9. The Time Traveler's Wife by Audrey Niffenegger.  I was surprised at how much I enjoyed this book. I thought it would be a little too sappy or not well written, but I was very pleasantly surprised.

8. Suite Francaise by Irene Nemiresky.  I love historical fiction and Nemiresky's personal story as connected to this unfinished piece about Germany's occupation in France was fascinating.

7. American Pastoral by Philip Roth. I wasn't sure how I escaped Roth.  This dark story went along brilliantly with a lot of the cultural portraits and critiques I've read or seen recently.

6. March by Geraldine Brooks: how I got away with not writing about this book, I have no idea.  This short book followed the father's story from Little Women, but had plenty to say about both men and women. Post to follow soon!

5. The Girl With the Dragon Tattoo Trilogy by Steig Larsson: I jumped on the bandwagon and got sucked in.  These are incredibly smart and addictive mysteries (technically I'm finishing the third one in the final days of 2010...100 pages in as of now).

 4. The Lacuna by Barbara Kingsolver: The Poisonwood Bible was one of the most thought provoking books I've ever read.  My book club decided to read this as soon as it came out and it was a gorgeous blend of storytelling and history.

3. Let the Great World Spin by Colum McCann: this book was phenomenal. Go buy it now. 

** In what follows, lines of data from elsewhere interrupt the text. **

<file path="src/svg_pkg.sv">
package svg_pkg;

  // Fixed Q16.16 field width
  localparam int DATA_W = 32;
  // CORDIC datapath width, Q2.30 with headroom
  localparam int CW = 34;
  localparam int CFG_AW = 3;

  // Configuration register indexes
  localparam logic [CFG_AW-1:0] REG_AMPLITUDE = 3'd0;
  localparam logic [CFG_AW-1:0] REG_PERIOD    = 3'd1;
  localparam logic [CFG_AW-1:0] REG_CENTRE    = 3'd2;
  localparam logic [CFG_AW-1:0] REG_GRAD_EN   = 3'd3;
  localparam logic [CFG_AW-1:0] REG_GRAD_MASK = 3'd4;

  // 2*pi in Q3.29
  localparam logic [31:0] TWO_PI_Q29 = 32'd3373259426;
  localparam logic signed [CW-1:0] CORDIC_GAIN  = 34'sh26DD3B6A;
  localparam logic signed [CW-1:0] QUARTER_TURN = 34'sh40000000;
  localparam logic signed [CW-1:0] HALF_TURN    = 34'sh80000000;
  localparam logic [DATA_W-1:0] SAT_POS = 32'h7FFFFFFF;
  localparam logic [DATA_W-1:0] SAT_NEG = 32'h80000000;

  // Sample data riding along the phase divider
  typedef struct packed {
    logic        dneg;
    logic [31:0] ud;
  } ph_tag_t;

  // Sample data riding along the CORDIC
  typedef struct packed {
    logic    flip;
    ph_tag_t ph;
  } cd_tag_t;

  // Finished value results plus gradient signs
  typedef struct packed {
    logic [DATA_W-1:0] mv;
    logic              mv_ovf;
    logic [DATA_W-1:0] ga;
    logic              neg_c;
    logic              neg_p;
  } res_t;

  // Data riding along the gradient dividers
  typedef struct packed {
    res_t res;
    logic ovf_c;
    logic ovf_p;
  } gr_tag_t;

  // Rotation angle per CORDIC step, in units of 2^-32 turn
  function automatic logic [31:0] turn_angle(input int idx);
    logic [31:0] a;
    case (idx)
      0:  a = 32'h20000000;
      1:  a = 32'h12E4051E;
      2:  a = 32'h09FB385B;
      3:  a = 32'h051111D4;
      4:  a = 32'h028B0D43;
      5:  a = 32'h0145D7E1;
      6:  a = 32'h00A2F61E;
      7:  a = 32'h00517C55;
      8:  a = 32'h0028BE53;
      9:  a = 32'h00145F2F;
      10: a = 32'h000A2F98;
      11: a = 32'h000517CC;
      12: a = 32'h00028BE6;
      13: a = 32'h000145F3;
      14: a = 32'h0000A2F9;
      15: a = 32'h0000517C;
      16: a = 32'h000028BE;
      17: a = 32'h0000145F;
      18: a = 32'h00000A2F;
      19: a = 32'h00000517;
      20: a = 32'h0000028B;
      21: a = 32'h00000145;
      22: a = 32'h000000A2;
      23: a = 32'h00000051;
      24: a = 32'h00000028;
      25: a = 32'h00000014;
      26: a = 32'h0000000A;
      27: a = 32'h00000005;
      28: a = 32'h00000002;
      29: a = 32'h00000001;
      default: a = 32'h00000000;
    endcase
    return a;
  endfunction

endpackage

</file>
<file path="src/svg_grad_cell.sv">
module svg_grad_cell
  import svg_pkg::*;
(
  input  logic        clk,
  input  logic        rst_n,
  input  logic        in_vld,
  input  logic [30:0] in_rc,
  input  logic [31:0] in_dc,
  input  logic [31:0] in_qc,
  input  logic [61:0] in_rp,
  input  logic [31:0] in_dp,
  input  logic [31:0] in_qp,
  input  gr_tag_t     in_tag,
  input  logic [30:0] p_div,
  input  logic [61:0] pp_div,
  output logic        out_vld,
  output logic [30:0] out_rc,
  output logic [31:0] out_dc,
  output logic [31:0] out_qc,
  output logic [61:0] out_rp,
  output logic [31:0] out_dp,
  output logic [31:0] out_qp,
  output gr_tag_t     out_tag
);

  logic        vld_r;
  logic [30:0] rc_r, rc_nxt;
  logic [31:0] dc_r, qc_r, dp_r, qp_r;
  logic [61:0] rp_r, rp_nxt;
  gr_tag_t     tag_r;
  logic [31:0] tc, dfc;
  logic [62:0] tp, dfp;
  logic        gec, gep;

  // Centre divider step, divisor P
  always_comb begin
    tc     = {in_rc, in_dc[31]};
    dfc    = tc - {1'b0, p_div};
    gec    = tc >= {1'b0, p_div};
    rc_nxt = gec ? dfc[30:0] : tc[30:0];
  end

  // Period divider step, divisor P squared
  always_comb begin
    tp     = {in_rp, in_dp[31]};
    dfp    = tp - {1'b0, pp_div};
    gep    = tp >= {1'b0, pp_div};
    rp_nxt = gep ? dfp[61:0] : tp[61:0];
  end

  always_ff @(posedge clk) begin
    if (!rst_n) begin
      vld_r <= 1'b0;
    end else begin
      vld_r <= in_vld;
    end
  end

  always_ff @(posedge clk) begin
    rc_r  <= rc_nxt;
    dc_r  <= {in_dc[30:0], 1'b0};
    qc_r  <= {in_qc[30:0], gec};
    rp_r  <= rp_nxt;
    dp_r  <= {in_dp[30:0], 1'b0};
    qp_r  <= {in_qp[30:0], gep};
    tag_r <= in_tag;
  end

  assign out_vld = vld_r;
  assign out_rc  = rc_r;
  assign out_dc  = dc_r;
  assign out_qc  = qc_r;
  assign out_rp  = rp_r;
  assign out_dp  = dp_r;
  assign out_qp  = qp_r;
  assign out_tag = tag_r;

endmodule

</file>
<file path="config.mk">
export PLATFORM = sky130hd
export DESIGN_NAME = svg_grad_cell
export DESIGN_NICKNAME = d
export VERILOG_FILES = /design/src/svg_pkg.sv /design/src/svg_grad_cell.sv
export SDC_FILE = /design/constraint.sdc
export NUM_CORES = 1
export LEC_CHECK = 0
export BUFFER_PORTS_ARGS = -buffer_cell sky130_fd_sc_hd__buf_2
export CAP_MARGIN = 5
export CORE_AREA = 2 2 261 263
export CTS_CLUSTER_DIAMETER = 60
export DETAILED_ROUTE_END_ITERATION = 16
export DIE_AREA = 0 0 263 265
export GPL_TIMING_DRIVEN = 0
export SYNTH_ARGS = -nofsm -noshare
export SYNTH_HDL_FRONTEND = slang
export SYNTH_SLANG_ARGS = --single-unit
</file>
<file path="constraint.sdc">
create_clock -name clk -period 4.05 [get_ports clk]
set_clock_uncertainty 0.1 [all_clocks]
set_input_delay 0.405 -clock clk [delete_from_list [all_inputs] [get_ports clk]]
set_output_delay 0.405 -clock clk [all_outputs]
set_load 0.03 [all_outputs]
</file>
==> summary.md, run 1 <==
| Metric | Value |
|---|---|
| Outcome | `completed` |
| Overflow after GRT | `0` |
| Slowest cell delay on critical path | `0.53 ns` |
| Sw power | `0.00347 W` |
| Vias in the first global route | `13700` |
| Max-slew violations | `0` |
| GPL Wtd Cong | `0.890` |
| Most common cell after layout, fill and taps aside | `buf_2` |
| CP cell instances | `dlygate4sd3_1 -> buf_2 -> ha_1 -> clkbuf_1 -> a21oi_1 -> o21ai_0 -> a21oi_1 -> o21ai_0 -> nand3_1 -> o211a_1 -> o41ai_1 -> and3_1 -> clkbuf_4 -> buf_6 -> buf_2 -> a21oi_1` |
| Fin crit share | `96.8%` |
| Lkg Pwr | `10.1 nW` |
| Post-Synth Simple-Gate Area | `11.6%` |
| Commonest non-fill, non-tap cells in the layout | `682 x buf_2, 289 x dfxtp_1, 269 x dlygate4sd3_1` |
| Clock Path Buffers | `3` |
| First-pass GRT wire length | `83800 um` |
| Worst setup path class | `in2reg` |
| Die X | `263 um` |
| Final setup violation count | `0` |
| Fillers | `6987` |
| Share of layout cells above drive strength 1 | `34.8%` |
| Post-Syn Instances | `1326` |
| Mapped Area | `12300 um^2` |
| Crit. End Element | `register` |
| CTS tree | `yes` |
| Vias per Instance | `4.19` |
| Hold crit path type | `in2reg` |
| CP Data Required Time | `4.36 ns` |
| Die area | `69700 um^2` |
| Num ports | `677` |
| Largest family of logic cells by synthesized area | `compound AO/OA/AOI/OAI gates` |
| Final Hold Viols | `0` |
| Num rows | `95` |
| Mapped Avg Cell Area | `9.28 um^2` |
| Slew HR | `56.5%` |
| Fin Hold WS | `0.0465 ns` |
| Detailed-placement wirelength estimate | `47300 um` |
| Post-synth EDFFs | `0` |
| Worst-path clk slew | `0.05 ns` |
| DRC Markers | `0` |
| Compound-cell area share of the yosys netlist | `18.6%` |
| Netlist cell types | `67` |
| CTS Sinks | `289` |
| Ys async rst share | `0%` |
| Power Density | `474 nW/um^2` |
| I/O Buffers | `672` |
| Internal Pwr Total | `0.00654 W` |
| Final ANT Viol Nets | `0` |
| Root Buffer | `clkbuf_16` |
| Routed len/inst | `18.3 um` |
| Synthesized flop and latch total | `289` |
| Comb pwr share | `27.3%` |
| Post-synthesis sequential area ratio | `47.0%` |
| Clk pwr share | `40.0%` |
| DRT iter0 DRCs | `586` |
| Drt first pass iters | `5` |
| Max-Cap Viols | `0` |
| Synth Flop Type | `dfxtp_1` |
| Max IR drop VDD | `299 uV` |
| Slew @ Worst Pin | `0.644 ns` |
| CP max FO | `10` |
| Core area | `66800 um^2` |
| Fmax | `255 MHz` |
| Slowest CP cell | `dlygate4sd3_1` |
| Final std cells w/o fill | `3234` |
| Flop pwr share | `32.7%` |
| Cts bufs inserted | `44` |
| Sw Share | `34.7%` |
| Via count | `13500` |
| Initial Util | `18.4%` |
| YS warnings | `0` |
| Largest net degree at the start of global routing | `15` |
| CTS H-tree depth | `2` |
| Die Height | `265 um` |
| Adder and majority gate portion of the synthesized area | `9.89%` |
| CP startpoint kind | `input pin` |
| Setup repair bufs after CTS | `0` |
| Routed WL | `59200 um` |
| Post-synthesis xor/xnor area fraction | `5.91%` |
| Tot GR Track Use | `16.1%` |
| Placed cell count | `2872` |
| Initial antenna violation count | `25` |
| Mux cell area share after synthesis | `1.68%` |
| Post-layout min period | `3.92 ns` |
| Unrepaired setup endpoints after global routing | `false` |
| Most frequent CP cell | `a21oi_1` |
| Crit path DAT | `4.23 ns` |
| P&R area growth vs syn | `71.5%` |
| NumNets Final | `2796` |
critical path, delay by kind of cell:
family	cells	cell delay, ns
AO/OA/AOI/OAI	7	1.44
adder cells (fa/ha/maj)	1	0.27
buffers and inverters	6	1.75
AND/OR/NAND/NOR	2	0.34
worst paths after layout:
kind	cells past startpoint	slack (ns)	to	startpoint
max	16	0.13	out_rp[36]	in_rp[47]
min	3	0.05	out_rp[31]	in_rp[30]
logic make-up after synthesis:
kind of cell	after synthesis
and+or+nand+nor	308
other	1
xor gates and xnor gates	83
AOI/OAI and AO/OA	366
DFF	289
muxes	18
adders and majority gates	96
buffers and inverters	165
registers in the layout, summed over array words and instances (netlist names):
register and flops:
out_tag 69, out_rp 62, out_qc 32, out_qp 32, out_dc 31, out_dp 31
out_rc 31, out_vld 1
routing by layer:
layer	track usage, %	share of wire, %	vias up	wire, um
li1	-	-	6581	-
met1	19.8	42	6271	25000
met2	25.6	45	561	26400
met3	6.25	10	106	6060
met4	5.34	2.7	20	1570
met5	0	0.22	-	131
cells in the mapped netlist, drive strengths merged, types with 10 or more instances:
cell | instances | area, um^2
a211oi | 13 | 97.6
a21o | 40 | 302
a21oi | 145 | 726
buf | 14 | 81.3
clkbuf | 33 | 124
dfxtp | 289 | 5790
ha | 94 | 1180
inv | 118 | 443
mux2 | 18 | 206
nand2 | 89 | 334
nand3 | 27 | 135
nand4 | 25 | 156
nor2 | 96 | 363
nor3 | 19 | 95.1
o21a | 12 | 90.1
o21ai | 78 | 390
o21bai | 17 | 128
o31ai | 10 | 75.1
xnor2 | 49 | 429
xor2 | 34 | 298
what timing repair did:
| action | 4_1_cts | 5_1_grt |
|---|---|---|
| hold endpoints to repair | 267 | 0 |
| endpoints found under the setup margin | 0 | 51 |
| hold buffers | 269 | 0 |
| gates resized for setup | 0 | 21 |
metrics by stage:
stage	cell area [um^2]	total power (W)	worst slack [ns]	setup TNS [ns]	util, %
6_report	21100	0.0100	0.130	0	31.6
5_1_grt	21100	0.0105	0.0170	0	31.6
4_1_cts	21000	0.0101	0.0227	0	31.4
3_5_place_dp	16800	0.00581	-0.144	-1.41	25.1
3_3_place_gp	16800	0.00580	-0.151	-1.21	25.1
2_1_floorplan	12300	0.00490	0.806	0	-
power by group through the flow:
stage          sequential (W)  combinational [W]  clock, W
2_1_floorplan         0.00396           0.000934         0
3_3_place_gp          0.00332            0.00248         0
3_5_place_dp          0.00332            0.00248         0
4_1_cts               0.00327            0.00272   0.00413
5_1_grt               0.00329            0.00293   0.00424
6_report              0.00327            0.00273   0.00401
area by class of cell:
| cell class | count | area [um^2] | area share (%) |
|---|---|---|---|
| flip-flops and latches | 289 | 5790 | 27.4 |
| clock buffers | 46 | 1130 | 5.35 |
| clock inverters | 34 | 424 | 2.01 |
| diodes | 13 | 32.5 | 0.154 |
| well taps | 873 | 1090 | 5.18 |
| multi-input cells | 873 | 5920 | 28.1 |
| repair buffers | 941 | 6060 | 28.7 |
| inverters | 118 | 443 | 2.10 |
| plain buffers | 47 | 215 | 1.02 |
Power figures use the tool's default switching activity.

2. Harry Potter and the Deathly Hallows by J.K. Rowling reread with students: Harry Potter 7 made my top ten list back in 2008, but this fall's rereading experience with my students was a-maz-ing. So much passion. So much intellect.

1. Great House by Nicole Krauss: History of Love, Krauss' second novel, made the top ten in 2008 right along with HP. I could not wait for this book to be released and had its date on my refrigerator months in advance.  This book is beautiful, haunting and thought provoking.

Saturday, December 4, 2010

Not good for the soul.


There are a lot of things that make me appreciate my neighborhood in Brooklyn: the lack of chain stores, the Farmers' Markets, Prospect Park, that I can walk to work, that the guys at the bodega know my order (medium English breakfast with one splenda and skim milk, if you're wondering) as soon as I walk in the door.  Between my colleagues who have become great friends, my friends who have transplanted themselves here, my church that loves Brooklyn so well and running into faces that used to grace M.S. 51's room 116 on a daily basis, there's a lot to love.

That being said, there are plenty of people who love to make fun of my neighborhood--and there is a lot of fodder that I can laugh at it, too--as long as we all remember it was ranked best neighborhood to live in by my favorite New York Magazine.  The trees in the fall, the vintage Christmas lights strung across the streets, snow covering brownstone steps, the park in the summer and spring. It all outweighs the ridiculous that one sometimes sees in Park Slope.

Last summer there was a lot of buzz about Prospect Park West by Amy Sohn, a book set in Park Slope whose tag line could be read in a similar way to Gossip Girl's (and I believe it is being discussed for a new series).  Though I don't read the subgenre this book falls into, when a hard cover copy was left in the lobby of my apartment (another thing I love about this neighborhood),  I thought I'd check it out as long as I wasn't paying for it.

Satire well done makes me laugh.  Satire well done is brilliant.  But this didn't feel like either to me: the underdeveloped characters seemed to try their hardest to turn me into a cynical hater.  And that's no way to live, right?

That's really all the time I want to devote to this book.  I left it in the lobby on my way to work this week.